# WHAT IS REQUIRED
Where does the word "against" show up in the records? Copy every line that has it.

[Dataset entries]
·····
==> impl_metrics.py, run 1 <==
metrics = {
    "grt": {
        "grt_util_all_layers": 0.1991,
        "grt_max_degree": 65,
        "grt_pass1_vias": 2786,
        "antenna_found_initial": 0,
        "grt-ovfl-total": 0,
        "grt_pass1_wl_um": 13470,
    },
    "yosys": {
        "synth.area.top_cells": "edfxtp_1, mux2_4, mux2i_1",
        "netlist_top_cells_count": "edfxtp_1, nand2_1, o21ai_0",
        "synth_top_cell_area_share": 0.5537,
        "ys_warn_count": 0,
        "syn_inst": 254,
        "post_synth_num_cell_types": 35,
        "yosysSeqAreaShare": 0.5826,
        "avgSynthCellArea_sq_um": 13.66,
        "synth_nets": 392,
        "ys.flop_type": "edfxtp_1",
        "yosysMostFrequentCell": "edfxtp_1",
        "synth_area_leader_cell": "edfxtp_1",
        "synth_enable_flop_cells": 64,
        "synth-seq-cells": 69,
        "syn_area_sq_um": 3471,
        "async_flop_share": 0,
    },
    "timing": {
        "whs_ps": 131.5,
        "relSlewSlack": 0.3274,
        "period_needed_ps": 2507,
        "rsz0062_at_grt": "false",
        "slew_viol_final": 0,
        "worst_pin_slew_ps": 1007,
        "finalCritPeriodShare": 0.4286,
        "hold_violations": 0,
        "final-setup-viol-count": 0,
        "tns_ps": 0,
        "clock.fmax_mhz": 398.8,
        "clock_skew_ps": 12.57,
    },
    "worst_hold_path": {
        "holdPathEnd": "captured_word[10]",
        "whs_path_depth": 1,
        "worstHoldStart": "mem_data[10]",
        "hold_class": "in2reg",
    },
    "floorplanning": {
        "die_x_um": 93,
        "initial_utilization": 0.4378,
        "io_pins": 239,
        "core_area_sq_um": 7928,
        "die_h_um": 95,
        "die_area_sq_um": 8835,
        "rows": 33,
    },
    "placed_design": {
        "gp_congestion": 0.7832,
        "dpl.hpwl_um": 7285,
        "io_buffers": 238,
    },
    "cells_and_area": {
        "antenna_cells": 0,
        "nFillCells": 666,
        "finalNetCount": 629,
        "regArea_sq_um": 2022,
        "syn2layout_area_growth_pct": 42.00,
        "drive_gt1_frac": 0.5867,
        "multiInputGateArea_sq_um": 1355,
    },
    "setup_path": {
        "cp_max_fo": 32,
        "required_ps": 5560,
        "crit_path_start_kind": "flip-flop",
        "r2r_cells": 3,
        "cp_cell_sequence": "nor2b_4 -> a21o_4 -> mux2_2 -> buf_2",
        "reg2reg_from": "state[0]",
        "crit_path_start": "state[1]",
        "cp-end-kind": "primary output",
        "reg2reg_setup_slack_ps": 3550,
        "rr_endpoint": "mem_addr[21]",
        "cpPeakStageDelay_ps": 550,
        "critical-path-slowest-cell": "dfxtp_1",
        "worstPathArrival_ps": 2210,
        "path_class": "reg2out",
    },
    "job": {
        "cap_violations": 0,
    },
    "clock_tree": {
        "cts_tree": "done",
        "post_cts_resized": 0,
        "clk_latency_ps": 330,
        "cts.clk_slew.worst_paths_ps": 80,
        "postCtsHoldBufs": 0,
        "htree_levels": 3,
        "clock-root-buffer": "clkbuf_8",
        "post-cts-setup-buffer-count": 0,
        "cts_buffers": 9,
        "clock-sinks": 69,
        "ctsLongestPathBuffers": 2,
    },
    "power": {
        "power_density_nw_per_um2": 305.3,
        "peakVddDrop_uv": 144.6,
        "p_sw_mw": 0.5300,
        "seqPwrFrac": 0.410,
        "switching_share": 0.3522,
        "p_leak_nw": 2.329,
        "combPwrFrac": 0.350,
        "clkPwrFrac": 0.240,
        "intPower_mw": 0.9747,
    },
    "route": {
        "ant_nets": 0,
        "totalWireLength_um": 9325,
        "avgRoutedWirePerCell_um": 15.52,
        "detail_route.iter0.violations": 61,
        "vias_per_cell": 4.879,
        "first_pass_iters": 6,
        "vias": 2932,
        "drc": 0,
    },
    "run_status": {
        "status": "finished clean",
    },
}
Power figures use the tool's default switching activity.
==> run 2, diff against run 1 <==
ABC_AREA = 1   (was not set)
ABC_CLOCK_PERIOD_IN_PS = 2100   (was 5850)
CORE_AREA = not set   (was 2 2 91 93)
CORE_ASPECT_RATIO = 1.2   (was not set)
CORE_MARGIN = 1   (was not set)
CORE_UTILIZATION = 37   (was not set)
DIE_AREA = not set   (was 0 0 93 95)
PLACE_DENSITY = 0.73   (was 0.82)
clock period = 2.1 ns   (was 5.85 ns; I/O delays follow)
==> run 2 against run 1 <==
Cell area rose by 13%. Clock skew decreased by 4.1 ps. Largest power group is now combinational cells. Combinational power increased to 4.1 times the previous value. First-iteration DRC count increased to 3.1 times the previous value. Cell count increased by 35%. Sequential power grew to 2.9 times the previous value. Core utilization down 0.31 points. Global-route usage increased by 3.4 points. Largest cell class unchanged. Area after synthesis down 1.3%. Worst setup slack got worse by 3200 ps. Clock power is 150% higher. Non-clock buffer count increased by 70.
File: src/hw/stream_dram_pkg.sv
//////////////////////////////////////////////////
// types and sizes shared by the frame store path
// buffer and queue depths must be powers of two
//////////////////////////////////////////////////
package stream_dram_pkg;

   localparam int WORD_ADDR_W       = 14;   // 16 K words of frame memory
   localparam int BURST_WORDS       = 16;
   localparam int HEADER_WORDS      = 8;
   localparam int HDR_LEN_LO        = 2;
   localparam int HDR_LEN_HI        = 3;
   localparam int FRAME_QUEUE_DEPTH = 4;
   localparam int CMD_CREDITS       = 2;
   localparam int WBUF_WORDS        = 32;
   localparam int RBUF_WORDS        = 32;

   typedef logic [WORD_ADDR_W-1:0]               word_addr_t;
   typedef logic [WORD_ADDR_W+1:0]               half_cnt_t;
   typedef logic [WORD_ADDR_W+2:0]               byte_len_t;
   typedef logic [$clog2(WBUF_WORDS)-1:0]        wptr_t;
   typedef logic [$clog2(WBUF_WORDS):0]          wcnt_t;
   typedef logic [$clog2(RBUF_WORDS)-1:0]        rptr_t;
   typedef logic [$clog2(RBUF_WORDS):0]          rcnt_t;
   typedef logic [$clog2(FRAME_QUEUE_DEPTH)-1:0] qptr_t;
   typedef logic [$clog2(FRAME_QUEUE_DEPTH):0]   qcnt_t;
   typedef logic [$clog2(CMD_CREDITS+1)-1:0]     credit_t;

   localparam byte_len_t HDR_BYTES = byte_len_t'(HEADER_WORDS * 4);

   typedef enum logic [2:0] {
      DT_FRAME_START,
      DT_PIXEL,
      DT_FRAME_END,
      DT_HEADER_START,
      DT_HEADER,
      DT_HEADER_END,
      DT_OTHER
   } dtype_e;

   typedef enum logic {MEM_WRITE, MEM_READ} mem_op_e;

   typedef enum logic [1:0] {WR_FRAME, WR_HEADER, WR_FLUSH_FRAME, WR_FLUSH_HEADER} wr_state_e;
   typedef enum logic {RD_IDLE, RD_FETCH} rd_state_e;

   typedef struct packed {
      logic        valid;
      dtype_e      dtype;
      logic [15:0] data;
   } stream_word_t;

   typedef struct packed {
      logic       valid;
      mem_op_e    op;
      word_addr_t word_addr;
      logic [3:0] burst_len;   // words minus one
   } mem_cmd_t;

   typedef struct packed {
      logic        valid;
      logic [31:0] data;
   } rd_beat_t;

   typedef struct packed {
      word_addr_t base;
      word_addr_t len_words;   // multiple of BURST_WORDS
   } frame_desc_t;

endpackage
File: src/hw/frame_reader.sv
//////////////////////////////////////////////////
// reads queued frames back by 16 word bursts and
// hands out half-words, low half first
// beats still owed after a flush are discarded
//////////////////////////////////////////////////
`timescale 1ns/1ps
module frame_reader (
   input  logic                         rclk,
   input  logic                         resetb,
   input  logic                         enable,
   input  logic                         read_mode,
   input  stream_dram_pkg::frame_desc_t head,
   input  logic                         queue_empty,
   input  logic                         grant,
   input  stream_dram_pkg::rd_beat_t    rd_beat,
   input  logic                         read_pop,
   output logic                         desc_pop,
   output stream_dram_pkg::mem_cmd_t    cmd_req,
   output logic                         read_rdy,
   output logic [15:0]                  read_data,
   output logic                         read_busy
);

   stream_dram_pkg::rd_state_e          state;
   logic [31:0]                         rbuf [stream_dram_pkg::RBUF_WORDS];
   stream_dram_pkg::rptr_t              wptr, rptr;
   stream_dram_pkg::rcnt_t              rcount, outstanding, junk;
   stream_dram_pkg::word_addr_t         rd_addr, req_left;
   logic [stream_dram_pkg::WORD_ADDR_W:0] out_left;   // half-words left in the frame
   logic                                half_sel, take, beat_keep;

   assign desc_pop  = enable && state == stream_dram_pkg::RD_IDLE && read_mode && !queue_empty;
   assign read_rdy  = rcount != '0;
   assign take      = read_pop && read_rdy;
   assign read_data = half_sel ? rbuf[rptr][31:16] : rbuf[rptr][15:0];
   assign beat_keep = rd_beat.valid && junk == '0;
   assign read_busy = state == stream_dram_pkg::RD_FETCH;

   // only ask when the whole burst fits
   assign cmd_req.valid     = enable && state == stream_dram_pkg::RD_FETCH && req_left != '0 &&
                              rcount + outstanding <= stream_dram_pkg::rcnt_t'(
                              stream_dram_pkg::RBUF_WORDS - stream_dram_pkg::BURST_WORDS);
   assign cmd_req.op        = stream_dram_pkg::MEM_READ;
   assign cmd_req.word_addr = rd_addr;
   assign cmd_req.burst_len = 4'(stream_dram_pkg::BURST_WORDS - 1);

   always_ff @(posedge rclk or negedge resetb) begin
      if (!resetb) begin
         state       <= stream_dram_pkg::RD_IDLE;
         wptr        <= '0;
         rptr        <= '0;
         rcount      <= '0;
         outstanding <= '0;
         junk        <= '0;
         rd_addr     <= '0;
         req_left    <= '0;
         out_left    <= '0;
         half_sel    <= 1'b0;
      end else if (!enable) begin
         state       <= stream_dram_pkg::RD_IDLE;
         wptr        <= '0;
         rptr        <= '0;
         rcount      <= '0;
         req_left    <= '0;
         out_left    <= '0;
         half_sel    <= 1'b0;
         outstanding <= '0;
         junk        <= junk + outstanding - rd_beat.valid;
      end else begin
         if (desc_pop) begin
            state    <= stream_dram_pkg::RD_FETCH;
            rd_addr  <= head.base;
            req_left <= head.len_words;
            out_left <= {head.len_words, 1'b0};
         end
         if (grant) begin
            rd_addr  <= rd_addr + stream_dram_pkg::word_addr_t'(stream_dram_pkg::BURST_WORDS);
            req_left <= req_left - stream_dram_pkg::word_addr_t'(stream_dram_pkg::BURST_WORDS);
         end
         outstanding <= outstanding - beat_keep +
                        (grant ? stream_dram_pkg::rcnt_t'(stream_dram_pkg::BURST_WORDS) : '0);
         if (rd_beat.valid && junk != '0) junk <= junk - 1'b1;
         wptr   <= wptr + beat_keep;
         rcount <= rcount + beat_keep - (take && half_sel);
         if (take) begin
            half_sel <= !half_sel;
            rptr     <= rptr + half_sel;
            out_left <= out_left - 1'b1;
            if (out_left == 1) state <= stream_dram_pkg::RD_IDLE;   // frame delivered
         end
      end
   end

   always_ff @(posedge rclk) begin
      if (enable && beat_keep) rbuf[wptr] <= rd_beat.data;
   end

endmodule
--- config.mk ---
export PLATFORM = sky130hd
export DESIGN_NAME = soc_peripherals
export DESIGN_NICKNAME = d
export VERILOG_FILES = /design/src/periph_pkg.sv /design/src/apb_periph_decode.sv /design/src/soc_ctrl_regs.sv /design/src/apb_gpio.sv /design/src/apb_timer.sv /design/src/soc_peripherals.sv
export VERILOG_INCLUDE_DIRS = /design/src
export SDC_FILE = /design/constraint.sdc
export NUM_CORES = 1
export LEC_CHECK = 0
export BUFFER_PORTS_ARGS = -buffer_cell sky130_fd_sc_hd__buf_2
export CORE_MARGIN = 2
export CORE_UTILIZATION = 55
export CTS_CLUSTER_SIZE = 14
export DETAILED_ROUTE_END_ITERATION = 8
export GPL_TIMING_DRIVEN = 1
export PLACE_DENSITY = 0.79
export SLEW_MARGIN = 0
export SYNTH_ARGS = -nofsm -noshare
export SYNTH_HDL_FRONTEND = slang
export SYNTH_HIERARCHICAL = 1
export SYNTH_SLANG_ARGS = --single-unit
--- constraint.sdc ---
create_clock -name clk_i -period 3.2 [get_ports clk_i]
set_input_delay 0.48 -clock clk_i [delete_from_list [all_inputs] [get_ports clk_i]]
set_output_delay 0.48 -clock clk_i [all_outputs]
set_load 0.05 [all_outputs]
·····
# OUTPUT
==> run 2, diff against run 1 <==
==> run 2 against run 1 <==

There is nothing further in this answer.